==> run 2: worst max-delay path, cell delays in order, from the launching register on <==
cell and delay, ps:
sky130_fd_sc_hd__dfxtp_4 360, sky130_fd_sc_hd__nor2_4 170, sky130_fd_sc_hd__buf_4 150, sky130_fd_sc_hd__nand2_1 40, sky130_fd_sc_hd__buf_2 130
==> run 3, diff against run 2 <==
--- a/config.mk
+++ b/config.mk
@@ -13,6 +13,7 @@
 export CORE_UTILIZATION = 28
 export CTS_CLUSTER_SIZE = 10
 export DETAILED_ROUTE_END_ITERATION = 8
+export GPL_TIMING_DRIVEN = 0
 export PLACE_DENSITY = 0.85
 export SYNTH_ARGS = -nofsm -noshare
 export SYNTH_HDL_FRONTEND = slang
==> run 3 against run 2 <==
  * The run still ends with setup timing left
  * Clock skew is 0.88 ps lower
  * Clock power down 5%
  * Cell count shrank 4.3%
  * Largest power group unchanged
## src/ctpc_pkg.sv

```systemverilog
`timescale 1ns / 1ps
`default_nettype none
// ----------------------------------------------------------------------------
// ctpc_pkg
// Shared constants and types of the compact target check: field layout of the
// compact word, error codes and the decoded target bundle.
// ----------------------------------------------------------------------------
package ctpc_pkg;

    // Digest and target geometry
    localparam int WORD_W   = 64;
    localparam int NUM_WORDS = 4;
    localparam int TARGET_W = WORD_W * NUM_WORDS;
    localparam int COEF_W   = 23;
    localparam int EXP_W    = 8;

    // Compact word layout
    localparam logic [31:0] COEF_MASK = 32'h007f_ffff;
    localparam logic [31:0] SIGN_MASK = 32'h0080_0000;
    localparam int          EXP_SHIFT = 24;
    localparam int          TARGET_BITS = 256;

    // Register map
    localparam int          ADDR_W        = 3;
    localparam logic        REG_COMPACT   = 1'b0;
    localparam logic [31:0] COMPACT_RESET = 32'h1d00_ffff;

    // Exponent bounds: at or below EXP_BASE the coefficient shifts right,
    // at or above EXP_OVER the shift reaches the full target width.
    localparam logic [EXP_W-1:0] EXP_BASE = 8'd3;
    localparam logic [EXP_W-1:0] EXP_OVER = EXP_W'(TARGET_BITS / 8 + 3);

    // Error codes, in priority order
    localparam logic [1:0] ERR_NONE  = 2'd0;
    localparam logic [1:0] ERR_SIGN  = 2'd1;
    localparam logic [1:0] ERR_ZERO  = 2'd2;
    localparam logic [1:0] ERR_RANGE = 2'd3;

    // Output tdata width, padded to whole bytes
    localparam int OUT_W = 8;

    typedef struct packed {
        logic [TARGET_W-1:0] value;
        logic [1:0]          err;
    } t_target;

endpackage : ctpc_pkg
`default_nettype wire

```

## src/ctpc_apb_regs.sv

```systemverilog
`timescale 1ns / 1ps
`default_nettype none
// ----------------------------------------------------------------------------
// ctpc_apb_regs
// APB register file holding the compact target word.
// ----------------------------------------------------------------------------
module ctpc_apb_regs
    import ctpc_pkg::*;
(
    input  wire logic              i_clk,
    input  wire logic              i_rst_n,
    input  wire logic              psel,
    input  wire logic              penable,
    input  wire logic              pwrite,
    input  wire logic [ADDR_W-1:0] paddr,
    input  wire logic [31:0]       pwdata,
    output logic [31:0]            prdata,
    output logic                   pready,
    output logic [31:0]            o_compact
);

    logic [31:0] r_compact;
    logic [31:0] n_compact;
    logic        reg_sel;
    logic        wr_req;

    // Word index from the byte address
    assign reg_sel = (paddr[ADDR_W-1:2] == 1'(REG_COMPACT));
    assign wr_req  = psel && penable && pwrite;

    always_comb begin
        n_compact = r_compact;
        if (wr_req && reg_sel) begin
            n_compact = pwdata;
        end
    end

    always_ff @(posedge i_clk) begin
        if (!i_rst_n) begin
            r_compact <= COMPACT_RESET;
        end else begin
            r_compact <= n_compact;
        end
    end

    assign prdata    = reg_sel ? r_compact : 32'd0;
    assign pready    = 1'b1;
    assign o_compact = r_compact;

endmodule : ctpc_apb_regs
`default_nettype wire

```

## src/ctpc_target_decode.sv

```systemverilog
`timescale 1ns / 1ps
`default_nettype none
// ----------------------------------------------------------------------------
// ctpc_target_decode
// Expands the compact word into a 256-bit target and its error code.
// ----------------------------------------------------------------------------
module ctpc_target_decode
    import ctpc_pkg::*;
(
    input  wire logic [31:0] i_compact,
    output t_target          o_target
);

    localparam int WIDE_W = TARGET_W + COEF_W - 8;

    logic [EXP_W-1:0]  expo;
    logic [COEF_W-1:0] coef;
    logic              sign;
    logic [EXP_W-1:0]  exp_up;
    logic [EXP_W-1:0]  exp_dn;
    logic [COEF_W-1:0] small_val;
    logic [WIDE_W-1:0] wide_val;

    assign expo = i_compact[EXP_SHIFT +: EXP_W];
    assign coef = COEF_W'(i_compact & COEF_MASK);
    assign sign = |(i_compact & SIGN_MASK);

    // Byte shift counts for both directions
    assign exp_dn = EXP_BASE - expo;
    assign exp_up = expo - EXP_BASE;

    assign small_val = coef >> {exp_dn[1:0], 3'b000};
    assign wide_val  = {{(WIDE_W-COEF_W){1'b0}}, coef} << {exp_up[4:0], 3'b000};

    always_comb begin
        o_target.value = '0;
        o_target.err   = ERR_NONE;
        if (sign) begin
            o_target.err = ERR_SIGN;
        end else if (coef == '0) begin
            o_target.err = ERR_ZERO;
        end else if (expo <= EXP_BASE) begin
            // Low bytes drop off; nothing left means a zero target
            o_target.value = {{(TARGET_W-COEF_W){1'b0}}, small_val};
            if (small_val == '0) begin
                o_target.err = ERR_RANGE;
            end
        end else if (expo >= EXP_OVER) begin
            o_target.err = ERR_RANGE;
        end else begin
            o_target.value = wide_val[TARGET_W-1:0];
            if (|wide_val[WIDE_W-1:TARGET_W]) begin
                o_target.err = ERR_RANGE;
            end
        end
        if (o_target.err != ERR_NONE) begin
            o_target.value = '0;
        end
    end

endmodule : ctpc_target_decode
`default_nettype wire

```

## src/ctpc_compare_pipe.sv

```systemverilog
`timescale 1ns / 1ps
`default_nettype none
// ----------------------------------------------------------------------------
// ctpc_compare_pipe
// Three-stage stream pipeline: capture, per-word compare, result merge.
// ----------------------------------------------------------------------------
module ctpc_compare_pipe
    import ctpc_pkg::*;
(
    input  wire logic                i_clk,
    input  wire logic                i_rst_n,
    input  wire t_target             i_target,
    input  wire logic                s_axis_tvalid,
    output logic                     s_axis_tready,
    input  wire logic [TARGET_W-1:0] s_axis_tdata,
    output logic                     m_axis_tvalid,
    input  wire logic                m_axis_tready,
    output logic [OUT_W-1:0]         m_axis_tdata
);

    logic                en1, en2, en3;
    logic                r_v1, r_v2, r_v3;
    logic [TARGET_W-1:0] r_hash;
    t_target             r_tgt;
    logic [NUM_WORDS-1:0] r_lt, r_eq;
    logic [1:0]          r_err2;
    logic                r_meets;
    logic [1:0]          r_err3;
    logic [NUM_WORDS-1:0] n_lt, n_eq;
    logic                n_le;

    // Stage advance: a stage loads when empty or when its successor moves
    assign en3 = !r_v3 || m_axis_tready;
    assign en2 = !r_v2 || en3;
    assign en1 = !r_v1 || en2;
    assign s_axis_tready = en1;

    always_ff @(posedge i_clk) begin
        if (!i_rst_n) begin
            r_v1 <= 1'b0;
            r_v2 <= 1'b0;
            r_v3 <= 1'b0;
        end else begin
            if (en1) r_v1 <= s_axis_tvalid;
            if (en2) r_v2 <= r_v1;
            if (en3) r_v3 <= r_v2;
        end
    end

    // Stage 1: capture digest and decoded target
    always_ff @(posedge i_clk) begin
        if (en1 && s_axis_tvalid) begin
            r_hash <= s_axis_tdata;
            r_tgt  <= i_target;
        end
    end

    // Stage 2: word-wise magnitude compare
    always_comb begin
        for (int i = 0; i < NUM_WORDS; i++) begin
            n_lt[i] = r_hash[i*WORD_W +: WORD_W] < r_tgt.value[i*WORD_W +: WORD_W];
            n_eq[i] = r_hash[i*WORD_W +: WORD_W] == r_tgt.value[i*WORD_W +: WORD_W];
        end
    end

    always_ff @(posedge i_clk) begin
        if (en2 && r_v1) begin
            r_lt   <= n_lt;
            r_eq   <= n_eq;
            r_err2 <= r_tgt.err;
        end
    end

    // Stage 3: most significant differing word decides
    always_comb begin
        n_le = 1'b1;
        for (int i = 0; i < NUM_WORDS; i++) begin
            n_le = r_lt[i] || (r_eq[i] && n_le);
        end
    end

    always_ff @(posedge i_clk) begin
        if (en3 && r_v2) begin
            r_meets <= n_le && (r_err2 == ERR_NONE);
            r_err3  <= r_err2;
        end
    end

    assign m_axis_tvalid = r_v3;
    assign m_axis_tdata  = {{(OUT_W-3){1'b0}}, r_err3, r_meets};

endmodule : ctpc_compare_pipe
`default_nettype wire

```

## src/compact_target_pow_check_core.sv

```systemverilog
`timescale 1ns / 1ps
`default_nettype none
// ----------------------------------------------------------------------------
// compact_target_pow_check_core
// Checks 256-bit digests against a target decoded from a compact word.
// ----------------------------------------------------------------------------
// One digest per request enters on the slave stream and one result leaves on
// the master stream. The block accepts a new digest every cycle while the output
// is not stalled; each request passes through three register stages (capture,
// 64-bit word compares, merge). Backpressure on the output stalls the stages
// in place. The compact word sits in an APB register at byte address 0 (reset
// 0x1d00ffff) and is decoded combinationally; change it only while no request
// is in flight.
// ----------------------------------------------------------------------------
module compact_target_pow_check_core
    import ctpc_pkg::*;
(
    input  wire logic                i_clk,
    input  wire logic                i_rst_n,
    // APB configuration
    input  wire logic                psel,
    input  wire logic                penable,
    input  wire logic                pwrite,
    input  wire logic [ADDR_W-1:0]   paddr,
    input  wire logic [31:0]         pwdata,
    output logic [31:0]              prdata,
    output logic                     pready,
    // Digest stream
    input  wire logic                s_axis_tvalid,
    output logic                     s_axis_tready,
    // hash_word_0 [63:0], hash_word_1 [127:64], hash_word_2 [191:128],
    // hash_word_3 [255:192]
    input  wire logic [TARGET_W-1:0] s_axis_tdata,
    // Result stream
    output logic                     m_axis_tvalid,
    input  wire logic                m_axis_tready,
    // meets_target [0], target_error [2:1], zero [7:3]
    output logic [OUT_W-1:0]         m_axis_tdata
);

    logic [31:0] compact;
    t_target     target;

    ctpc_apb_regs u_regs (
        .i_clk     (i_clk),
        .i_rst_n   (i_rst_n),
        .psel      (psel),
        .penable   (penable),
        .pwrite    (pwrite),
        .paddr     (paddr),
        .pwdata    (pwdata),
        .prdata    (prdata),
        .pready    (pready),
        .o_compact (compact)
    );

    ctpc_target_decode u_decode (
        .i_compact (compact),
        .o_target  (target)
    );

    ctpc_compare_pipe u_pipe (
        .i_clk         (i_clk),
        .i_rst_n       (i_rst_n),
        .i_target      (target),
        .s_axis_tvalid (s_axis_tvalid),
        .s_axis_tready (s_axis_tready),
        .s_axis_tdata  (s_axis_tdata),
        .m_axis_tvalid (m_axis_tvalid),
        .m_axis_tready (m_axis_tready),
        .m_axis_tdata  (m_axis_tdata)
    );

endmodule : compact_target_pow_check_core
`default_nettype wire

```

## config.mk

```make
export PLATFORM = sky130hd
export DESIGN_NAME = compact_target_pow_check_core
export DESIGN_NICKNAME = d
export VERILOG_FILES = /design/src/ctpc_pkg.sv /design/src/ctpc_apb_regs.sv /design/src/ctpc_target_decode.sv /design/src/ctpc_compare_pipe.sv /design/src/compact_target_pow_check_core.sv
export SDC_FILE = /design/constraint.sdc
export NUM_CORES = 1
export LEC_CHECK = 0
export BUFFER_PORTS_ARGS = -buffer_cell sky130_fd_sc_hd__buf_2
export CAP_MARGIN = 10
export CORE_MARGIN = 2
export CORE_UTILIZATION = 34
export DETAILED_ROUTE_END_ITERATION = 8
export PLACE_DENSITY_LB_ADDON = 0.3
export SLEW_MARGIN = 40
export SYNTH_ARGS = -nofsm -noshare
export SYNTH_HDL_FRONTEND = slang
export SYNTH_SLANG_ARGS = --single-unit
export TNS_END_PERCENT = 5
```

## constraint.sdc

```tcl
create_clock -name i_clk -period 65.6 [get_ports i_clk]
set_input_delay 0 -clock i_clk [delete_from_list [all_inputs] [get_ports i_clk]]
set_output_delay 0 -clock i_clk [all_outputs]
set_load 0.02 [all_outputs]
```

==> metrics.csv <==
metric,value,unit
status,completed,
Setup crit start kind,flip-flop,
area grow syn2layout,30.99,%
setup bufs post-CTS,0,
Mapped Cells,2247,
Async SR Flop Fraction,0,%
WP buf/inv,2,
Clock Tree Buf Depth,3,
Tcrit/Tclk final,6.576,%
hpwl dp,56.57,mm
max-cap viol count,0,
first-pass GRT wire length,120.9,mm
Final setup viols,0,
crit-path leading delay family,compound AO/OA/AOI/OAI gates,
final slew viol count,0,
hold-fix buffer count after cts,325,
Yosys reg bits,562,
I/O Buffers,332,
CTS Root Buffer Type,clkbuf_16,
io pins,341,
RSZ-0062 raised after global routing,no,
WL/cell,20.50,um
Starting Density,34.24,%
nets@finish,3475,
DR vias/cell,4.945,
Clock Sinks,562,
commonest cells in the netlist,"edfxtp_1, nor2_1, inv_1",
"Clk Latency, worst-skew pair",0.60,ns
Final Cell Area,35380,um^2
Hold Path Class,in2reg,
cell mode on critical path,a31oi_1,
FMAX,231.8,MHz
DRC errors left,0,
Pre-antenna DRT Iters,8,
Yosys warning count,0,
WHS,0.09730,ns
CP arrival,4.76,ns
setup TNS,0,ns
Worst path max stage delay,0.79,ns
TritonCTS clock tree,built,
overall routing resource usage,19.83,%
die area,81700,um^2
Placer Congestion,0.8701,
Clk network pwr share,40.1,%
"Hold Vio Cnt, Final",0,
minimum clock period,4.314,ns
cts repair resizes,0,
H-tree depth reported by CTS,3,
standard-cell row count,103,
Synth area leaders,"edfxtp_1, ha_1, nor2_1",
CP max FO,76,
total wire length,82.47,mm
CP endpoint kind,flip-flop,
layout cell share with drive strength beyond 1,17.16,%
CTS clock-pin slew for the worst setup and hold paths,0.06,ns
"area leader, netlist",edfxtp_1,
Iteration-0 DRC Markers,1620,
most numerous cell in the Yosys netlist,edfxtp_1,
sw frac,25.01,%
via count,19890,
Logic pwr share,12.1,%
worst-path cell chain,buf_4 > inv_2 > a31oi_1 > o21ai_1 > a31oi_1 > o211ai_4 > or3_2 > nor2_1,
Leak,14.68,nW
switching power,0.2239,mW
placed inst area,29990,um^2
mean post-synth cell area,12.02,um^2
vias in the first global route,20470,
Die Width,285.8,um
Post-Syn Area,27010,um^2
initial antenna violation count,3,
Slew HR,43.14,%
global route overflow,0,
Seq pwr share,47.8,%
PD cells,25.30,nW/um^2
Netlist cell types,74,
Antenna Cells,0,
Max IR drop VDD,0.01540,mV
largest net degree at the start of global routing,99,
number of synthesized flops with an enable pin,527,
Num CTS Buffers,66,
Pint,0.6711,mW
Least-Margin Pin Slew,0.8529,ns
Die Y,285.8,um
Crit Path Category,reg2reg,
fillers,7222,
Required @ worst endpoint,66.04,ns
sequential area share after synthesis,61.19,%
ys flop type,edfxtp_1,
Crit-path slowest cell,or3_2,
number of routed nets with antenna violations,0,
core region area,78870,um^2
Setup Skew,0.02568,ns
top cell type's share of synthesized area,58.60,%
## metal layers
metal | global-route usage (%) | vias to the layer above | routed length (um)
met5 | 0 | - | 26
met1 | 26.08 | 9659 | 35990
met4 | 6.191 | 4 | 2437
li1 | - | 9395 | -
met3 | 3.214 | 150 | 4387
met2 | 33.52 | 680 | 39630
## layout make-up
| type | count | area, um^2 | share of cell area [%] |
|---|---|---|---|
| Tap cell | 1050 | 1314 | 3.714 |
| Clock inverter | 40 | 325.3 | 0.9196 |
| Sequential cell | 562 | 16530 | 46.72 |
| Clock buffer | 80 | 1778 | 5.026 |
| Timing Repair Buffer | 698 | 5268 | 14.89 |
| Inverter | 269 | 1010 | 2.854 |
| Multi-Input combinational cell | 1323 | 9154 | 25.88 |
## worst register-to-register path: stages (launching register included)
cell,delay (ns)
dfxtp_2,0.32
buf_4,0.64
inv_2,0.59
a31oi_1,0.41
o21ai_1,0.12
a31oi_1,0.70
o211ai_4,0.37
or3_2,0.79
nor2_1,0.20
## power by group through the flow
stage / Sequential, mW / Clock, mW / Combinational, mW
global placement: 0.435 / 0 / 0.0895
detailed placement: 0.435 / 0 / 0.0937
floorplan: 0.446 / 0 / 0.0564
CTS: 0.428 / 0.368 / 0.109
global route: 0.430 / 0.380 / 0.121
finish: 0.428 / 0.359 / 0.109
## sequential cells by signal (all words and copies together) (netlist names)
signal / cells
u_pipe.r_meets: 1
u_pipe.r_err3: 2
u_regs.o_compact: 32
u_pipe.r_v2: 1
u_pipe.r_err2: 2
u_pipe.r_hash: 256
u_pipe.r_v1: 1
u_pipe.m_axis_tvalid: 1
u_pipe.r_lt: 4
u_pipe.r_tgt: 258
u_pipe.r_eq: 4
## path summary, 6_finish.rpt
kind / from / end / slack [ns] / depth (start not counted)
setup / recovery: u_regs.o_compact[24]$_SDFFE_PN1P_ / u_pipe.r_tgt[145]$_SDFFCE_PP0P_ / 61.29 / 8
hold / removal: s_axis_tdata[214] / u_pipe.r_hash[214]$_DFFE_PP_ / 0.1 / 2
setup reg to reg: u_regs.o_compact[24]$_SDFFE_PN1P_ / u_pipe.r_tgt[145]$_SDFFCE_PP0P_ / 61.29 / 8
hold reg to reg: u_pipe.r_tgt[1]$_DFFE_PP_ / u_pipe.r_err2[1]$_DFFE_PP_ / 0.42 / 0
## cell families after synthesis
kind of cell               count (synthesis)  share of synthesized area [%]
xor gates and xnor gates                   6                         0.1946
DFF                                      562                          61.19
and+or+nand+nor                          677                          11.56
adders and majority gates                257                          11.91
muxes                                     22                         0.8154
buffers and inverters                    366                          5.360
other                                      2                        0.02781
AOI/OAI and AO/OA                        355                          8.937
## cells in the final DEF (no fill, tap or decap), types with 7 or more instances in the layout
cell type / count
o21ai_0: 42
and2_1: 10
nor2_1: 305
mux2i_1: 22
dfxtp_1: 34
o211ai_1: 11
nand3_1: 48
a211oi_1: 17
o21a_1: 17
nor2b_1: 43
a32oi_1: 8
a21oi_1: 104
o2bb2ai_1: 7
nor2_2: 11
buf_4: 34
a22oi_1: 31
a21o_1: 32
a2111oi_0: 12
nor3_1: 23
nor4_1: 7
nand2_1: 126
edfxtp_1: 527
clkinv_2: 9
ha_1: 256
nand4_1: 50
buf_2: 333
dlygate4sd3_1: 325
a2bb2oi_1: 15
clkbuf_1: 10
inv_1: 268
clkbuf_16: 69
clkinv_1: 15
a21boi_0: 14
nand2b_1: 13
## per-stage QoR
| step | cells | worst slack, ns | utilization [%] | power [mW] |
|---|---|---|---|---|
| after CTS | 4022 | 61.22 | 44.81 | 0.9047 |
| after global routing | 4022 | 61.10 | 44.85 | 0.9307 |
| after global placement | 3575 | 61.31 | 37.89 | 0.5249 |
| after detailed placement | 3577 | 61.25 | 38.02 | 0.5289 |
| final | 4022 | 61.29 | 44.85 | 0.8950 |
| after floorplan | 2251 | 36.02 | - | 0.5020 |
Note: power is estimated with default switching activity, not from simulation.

..........

■ ASSIGNED TASK:
Everything in the material above from the line that has "CTS: 0.428 / 0.368 / 0.109" through the line that has "u_pipe.r_lt: 4" must be duplicated exactly, with no other lines given.

■ EXERCISE RESULT:
CTS: 0.428 / 0.368 / 0.109
global route: 0.430 / 0.380 / 0.121
finish: 0.428 / 0.359 / 0.109
## sequential cells by signal (all words and copies together) (netlist names)
signal / cells
u_pipe.r_meets: 1
u_pipe.r_err3: 2
u_regs.o_compact: 32
u_pipe.r_v2: 1
u_pipe.r_err2: 2
u_pipe.r_hash: 256
u_pipe.r_v1: 1
u_pipe.m_axis_tvalid: 1
u_pipe.r_lt: 4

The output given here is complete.